Department of Medical Pharmacology and Physiology, University of Missouri, Columbia, MO 65212, USA.
Arterioscler Thromb Vasc Biol. 2013 Aug;33(8):1892-901. doi: 10.1161/ATVBAHA.113.301514. Epub 2013 May 30.
Intercellular conduction of electrical signals underlies spreading vasodilation of resistance arteries. Small- and intermediate-conductance Ca(2+)-activated K(+) channels of endothelial cells serve a dual function by initiating hyperpolarization and modulating electrical conduction. We tested the hypothesis that regulation of electrical signaling by small- and intermediate-conductance Ca(2+)-activated K(+) channels is altered with advancing age.
Intact endothelial tubes (60 µm wide; 1-3 mm long) were freshly isolated from male C57BL/6 mouse (Young: 4-6 months; Intermediate: 12-14 months; Old: 24-26 months) superior epigastric arteries. Using dual intracellular microelectrodes, current was injected (± 0.1-3 nA) at site 1 while recording membrane potential (Vm) at site 2 (separation distance: 50-2000 µm). Across age groups, greatest differences were observed between Young and Old. Resting Vm in Old (-38 ± 1 mV) was more negative (P<0.05) than Young (-30 ± 1 mV). Maximal hyperpolarization to both direct (NS309) and indirect (acetylcholine) activation of small- and intermediate-conductance Ca(2+)-activated K(+) channels was sustained (ΔVm ≈-40 mV) with age. The length constant (λ) for electrical conduction was reduced (P<0.05) from 1630 ± 80 µm (Young) to 1320 ± 80 µm (Old). Inhibiting small- and intermediate-conductance Ca(2+)-activated K(+) channels with apamin+charybdotoxin or scavenging hydrogen peroxide (H2O2) with catalase improved electrical conduction (P<0.05) in Old. Exogenous H2O2 (200 µmol/L) in Young evoked hyperpolarization and impaired electrical conduction; these effects were blocked by apamin+charybdotoxin.

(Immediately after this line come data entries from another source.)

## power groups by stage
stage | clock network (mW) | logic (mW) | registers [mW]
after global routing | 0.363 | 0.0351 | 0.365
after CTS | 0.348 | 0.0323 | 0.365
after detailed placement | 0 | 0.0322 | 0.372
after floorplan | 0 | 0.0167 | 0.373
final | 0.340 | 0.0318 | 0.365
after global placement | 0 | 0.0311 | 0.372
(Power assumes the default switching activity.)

Enhanced current loss through Ca2+-activated K+ channel activation impairs electrical conduction along the endothelium of resistance arteries with aging. Attenuating the spatial domain of electrical signaling will restrict the spread of vasodilation and thereby contribute to blood flow limitations associated with advanced age.

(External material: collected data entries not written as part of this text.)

`config.mk`:
```
export PLATFORM = sky130hd
export DESIGN_NAME = seq_shift_add_multiplier
export DESIGN_NICKNAME = d
export VERILOG_FILES = /design/src/rtl/seq_mult_pkg.sv /design/src/rtl/seq_mult_sign_fix.sv /design/src/rtl/seq_shift_add_multiplier.sv
export SDC_FILE = /design/constraint.sdc
export NUM_CORES = 1
export LEC_CHECK = 0
export ABC_AREA = 1
export BUFFER_PORTS_ARGS = -buffer_cell sky130_fd_sc_hd__buf_4
export CORE_MARGIN = 2
export CORE_UTILIZATION = 55
export DETAILED_ROUTE_END_ITERATION = 16
export PLACE_DENSITY_LB_ADDON = 0.05
export RECOVER_POWER = 100
export SLEW_MARGIN = 20
export SYNTH_ARGS = -nofsm -noshare
export SYNTH_HDL_FRONTEND = slang
export SYNTH_SLANG_ARGS = --single-unit
export TNS_END_PERCENT = 100
```
`constraint.sdc`:
```
create_clock -name clk -period 4.75 [get_ports clk]
set_clock_uncertainty 0.2 [all_clocks]
set_input_delay 0.95 -clock clk [delete_from_list [all_inputs] [get_ports clk]]
set_output_delay 0.95 -clock clk [all_outputs]
set_load 0.05 [all_outputs]
```
`src/rtl/seq_mult_pkg.sv`:
```
// Shared types and width helpers for the shift-add multiplier.
package seq_mult_pkg;

    typedef enum logic {
        IDLE = 1'b0,
        RUN  = 1'b1
    } state_t;

    // Step counter only has to reach WIDTH-1; keep at least one bit for WIDTH=2.
    function automatic int count_width(input int width);
        return (width > 2) ? $clog2(width) : 1;
    endfunction

    function automatic int prod_width(input int width);
        return 2 * width;
    endfunction

endpackage

```
`src/rtl/seq_mult_sign_fix.sv`:
```
// Magnitude/sign capture and final negation for two's complement operation.
// Only built when SEQ_MULT_SIGNED_EN is defined.
`ifdef SEQ_MULT_SIGNED_EN
module seq_mult_sign_fix #(
    parameter int WIDTH = 4
) (
    input  logic [WIDTH-1:0]   a,
    input  logic [WIDTH-1:0]   b,
    input  logic [2*WIDTH-1:0] acc,
    input  logic               neg,
    output logic [WIDTH-1:0]   a_mag,
    output logic [WIDTH-1:0]   b_mag,
    output logic               sign,
    output logic [2*WIDTH-1:0] p_fixed
);

    // The most-negative value negates to itself, which read unsigned is its magnitude.
    assign a_mag   = a[WIDTH-1] ? -a : a;
    assign b_mag   = b[WIDTH-1] ? -b : b;
    assign sign    = a[WIDTH-1] ^ b[WIDTH-1];
    assign p_fixed = neg ? -acc : acc;

endmodule
`endif

```
`src/rtl/seq_shift_add_multiplier.sv`:
```
// Iterative shift-add multiplier, one multiplier bit per clock.
// Define SEQ_MULT_SIGNED_EN for two's complement operands.
module seq_shift_add_multiplier
    import seq_mult_pkg::*;
#(
    parameter int WIDTH = 4
) (
    input  logic               clk,
    input  logic               rst_n,
    input  logic               start,
    input  logic [WIDTH-1:0]   a,
    input  logic [WIDTH-1:0]   b,
    output logic               busy,
    output logic               done,
    output logic [2*WIDTH-1:0] p,
    output logic               state_dbg
);

    localparam int PW = prod_width(WIDTH);
    localparam int CW = count_width(WIDTH);

    // Handshake: start is taken only in IDLE (busy=0), operands are captured on
    // that edge; busy stays high for WIDTH cycles, then done pulses for one cycle
    // with p valid. p holds until the next done.

    state_t          state, state_d;
    logic [PW-1:0]   acc, acc_d, mcand, mcand_d, p_d, acc_sum, p_res;
    logic [WIDTH-1:0] mplier, mplier_d, a_mag, b_mag;
    logic [CW-1:0]   count, count_d;
    logic            busy_d, done_d, last_step;

`ifdef SEQ_MULT_SIGNED_EN
    logic neg_q, neg_d, sign_in;

    seq_mult_sign_fix #(.WIDTH(WIDTH)) u_sign_fix (
        .a       (a),
        .b       (b),
        .acc     (acc_sum),
        .neg     (neg_q),
        .a_mag   (a_mag),
        .b_mag   (b_mag),
        .sign    (sign_in),
        .p_fixed (p_res)
    );
`else
    assign a_mag = a;
    assign b_mag = b;
    assign p_res = acc_sum;
`endif

    assign acc_sum   = mplier[0] ? (acc + mcand) : acc;
    assign last_step = (count == CW'(WIDTH - 1));
    assign state_dbg = (state == RUN);

    always_comb begin
        state_d  = state;
        acc_d    = acc;
        mcand_d  = mcand;
        mplier_d = mplier;
        count_d  = count;
        busy_d   = busy;
        done_d   = 1'b0;
        p_d      = p;
`ifdef SEQ_MULT_SIGNED_EN
        neg_d    = neg_q;
`endif
        case (state)
            IDLE: begin
                if (start) begin
                    state_d  = RUN;
                    busy_d   = 1'b1;
                    acc_d    = '0;
                    mcand_d  = {{WIDTH{1'b0}}, a_mag};
                    mplier_d = b_mag;
                    count_d  = '0;
`ifdef SEQ_MULT_SIGNED_EN
                    neg_d    = sign_in;
`endif
                end
            end
            RUN: begin
                acc_d    = acc_sum;
                mcand_d  = mcand << 1;
                mplier_d = mplier >> 1;
                count_d  = count + CW'(1);
                if (last_step) begin
                    state_d = IDLE;
                    busy_d  = 1'b0;
                    done_d  = 1'b1;
                    p_d     = p_res;
                    count_d = '0;
                end
            end
            default: state_d = IDLE;
        endcase
    end

    always_ff @(posedge clk or negedge rst_n) begin
        if (!rst_n) begin
            state  <= IDLE;
            acc    <= '0;
            mcand  <= '0;
            mplier <= '0;
            count  <= '0;
            busy   <= 1'b0;
            done   <= 1'b0;
            p      <= '0;
`ifdef SEQ_MULT_SIGNED_EN
            neg_q  <= 1'b0;
`endif
        end else begin
            state  <= state_d;
            acc    <= acc_d;
            mcand  <= mcand_d;
            mplier <= mplier_d;
            count  <= count_d;
            busy   <= busy_d;
            done   <= done_d;
            p      <= p_d;
`ifdef SEQ_MULT_SIGNED_EN
            neg_q  <= neg_d;
`endif
        end
    end

endmodule

```
==> impl_metrics.py, run 1 <==
metrics = {
    "synth": {
        "synthDistinctLibCells": 30,
        "synth-seq-area-share": 0.468,
        "syn-num-nets": 223,
        "yosys_warnings": 0,
        "syn-instance-count": 203,
        "synth_area_per_cell_sq_um": 8.68,
        "synthesis.area_sq_um": 1760,
        "synth_seq_cells": 33,
    },
    "place": {
        "place_hpwl_um": 2580,
        "place_congestion": 0.801,
        "place_inst": 263,
        "pre_cts_ws_ns": 2.66,
        "portBuffers": 21,
    },
    "setup_path": {
        "path_cells": "clkbuf_1",
        "critPathLaunchType": "register",
        "critPathCaptureType": "primary output",
        "reg2reg_depth": 3,
        "cp_max_fo": 14,
        "slowest_stage": "dfrtp_1",
        "cp.depth": 1,
        "crit_buf_inv": 1,
        "cp.required_ns": 3.60,
        "critPathMaxStageDelay_ns": 0.63,
        "cp_top_family": "flip-flops",
        "critical_path_class": "register to primary output",
        "arrival_ns": 1.48,
    },
    "routing": {
        "drc": 0,
        "drt_iter0_markers": 61,
        "antenna_left": 0,
        "drt-vias-per-instance": 5.01,
        "wl_per_cell_um": 12.9,
        "routed_wirelength_um": 3470,
        "vias": 1352,
        "first_pass_iters": 4,
    },
    "clock_tree": {
        "postCtsHoldBufs": 0,
        "htree_levels": 2,
        "numClockSinks": 33,
        "cts_buffers": 5,
        "cts_tree": "built",
        "clkLatencyLatePin_ns": 0.34,
        "path_clk_slew_ns": 0.10,
        "cts_root_buffer": "clkbuf_4",
        "cts-resized-gates": 0,
        "cts_max_path_buffers": 2,
        "cts_setup_buffers": 0,
    },
    "timing": {
        "hold_violations": 0,
        "rsz0062_at_grt": "no",
        "slew_headroom": -0.170,
        "max_freq_mhz": 380,
        "fin_crit_sh": 0.554,
        "worst_slack_ns": 2.12,
        "setup_viol_count_final": 0,
        "fin_tns_setup_ns": 0,
        "drv_slew": 34,
        "worst_pin_slew_ns": 1.76,
        "min_period_ns": 2.63,
    },
    "finish": {
        "antenna_cells": 0,
        "final_nets": 246,
        "fillers": 297,
        "postLayoutCoreUtil": 0.629,
        "syn_to_final_growth_pct": 8.87,
        "drive_gt1_frac": 0.146,
        "finalNonFillerCells": 270,
    },
    "floorplan": {
        "die_h_um": 60.6,
        "io_pins": 22,
        "dieArea_sq_um": 3670,
        "initial_utilization": 0.577,
        "row_count": 20,
        "die-width_um": 60.6,
        "fp.coreArea_sq_um": 3050,
    },
    "power": {
        "p_per_area_nw_per_um2": 683,
        "leakage_uw": 0.000964,
        "p_total_uw": 1310,
        "irDropWorstVdd_v": 0.000340,
    },
    "grt": {
        "grt_pass1_wl_um": 5740,
        "grt_max_degree": 34,
        "track_usage": 0.217,
        "grt_overflow_total": 0,
        "grt_pass1_vias": 1257,
        "antenna_found_initial": 0,
    },
    "min_path": {
        "min_delay_path_depth": 2,
        "hold_path.class": "register to register",
    },
    "outcome": {
        "violations": "capacitance limit, slew limit",
        "outcome": "finished, violations left",
    },
    "job": {
        "drv_cap": 1,
    },
}
==> cell families (layout without fill, tap and decap cells) <==
logic type | count (synthesis) | after routing | share of synthesized area
buffers and inverters | 29 | 52 | 0.0830
adder cells (fa/ha/maj) | 9 | 9 | 0.0681
flip-flops | 33 | 33 | 0.468
AND/OR/NAND/NOR | 104 | 104 | 0.276
AO/OA/AOI/OAI | 27 | 27 | 0.0994
XOR/XNOR | 1 | 1 | 0.00497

细胞间电信号的传导是阻力血管扩张的基础。内皮细胞的小电导和中等电导钙激活钾通道具有双重功能,既能引发超极化,又能调节电传导。我们假设,小电导和中等电导钙激活钾通道对电信号的调节会随着年龄的增长而改变。
从雄性 C57BL/6 小鼠(年轻组:4-6 个月;中年组:12-14 个月;老年组:24-26 个月)的上腹动脉中分离出完整的内皮管(60µm 宽;1-3mm 长)。使用双细胞内微电极,在部位 1 注入电流(±0.1-3nA),同时在部位 2 记录膜电位(Vm)(分离距离:50-2000µm)。在不同年龄组中,年轻组和老年组之间的差异最大。老年组的静息 Vm(-38±1mV)比年轻组(-30±1mV)更负(P<0.05)。直接(NS309)和间接(乙酰胆碱)激活小电导和中等电导钙激活钾通道引起的最大超极化随年龄的增长而持续(ΔVm≈-40mV)。电传导的长度常数(λ)从年轻组的 1630±80µm 降低到老年组的 1320±80µm(P<0.05)。用阿帕米+糜蛋白酶抑制小电导和中等电导钙激活钾通道,或用过氧化氢酶清除过氧化氢(H2O2),均可改善老年组的电传导(P<0.05)。在年轻组中,外源性 H2O2(200µmol/L)引起超极化并损害电传导;这些作用被阿帕米+糜蛋白酶阻断。
随着年龄的增长,通过钙激活钾通道激活导致电流损耗增加,从而损害阻力血管内皮的电传导。电信号空间域的衰减将限制血管扩张的传播,从而导致与年龄相关的血流限制。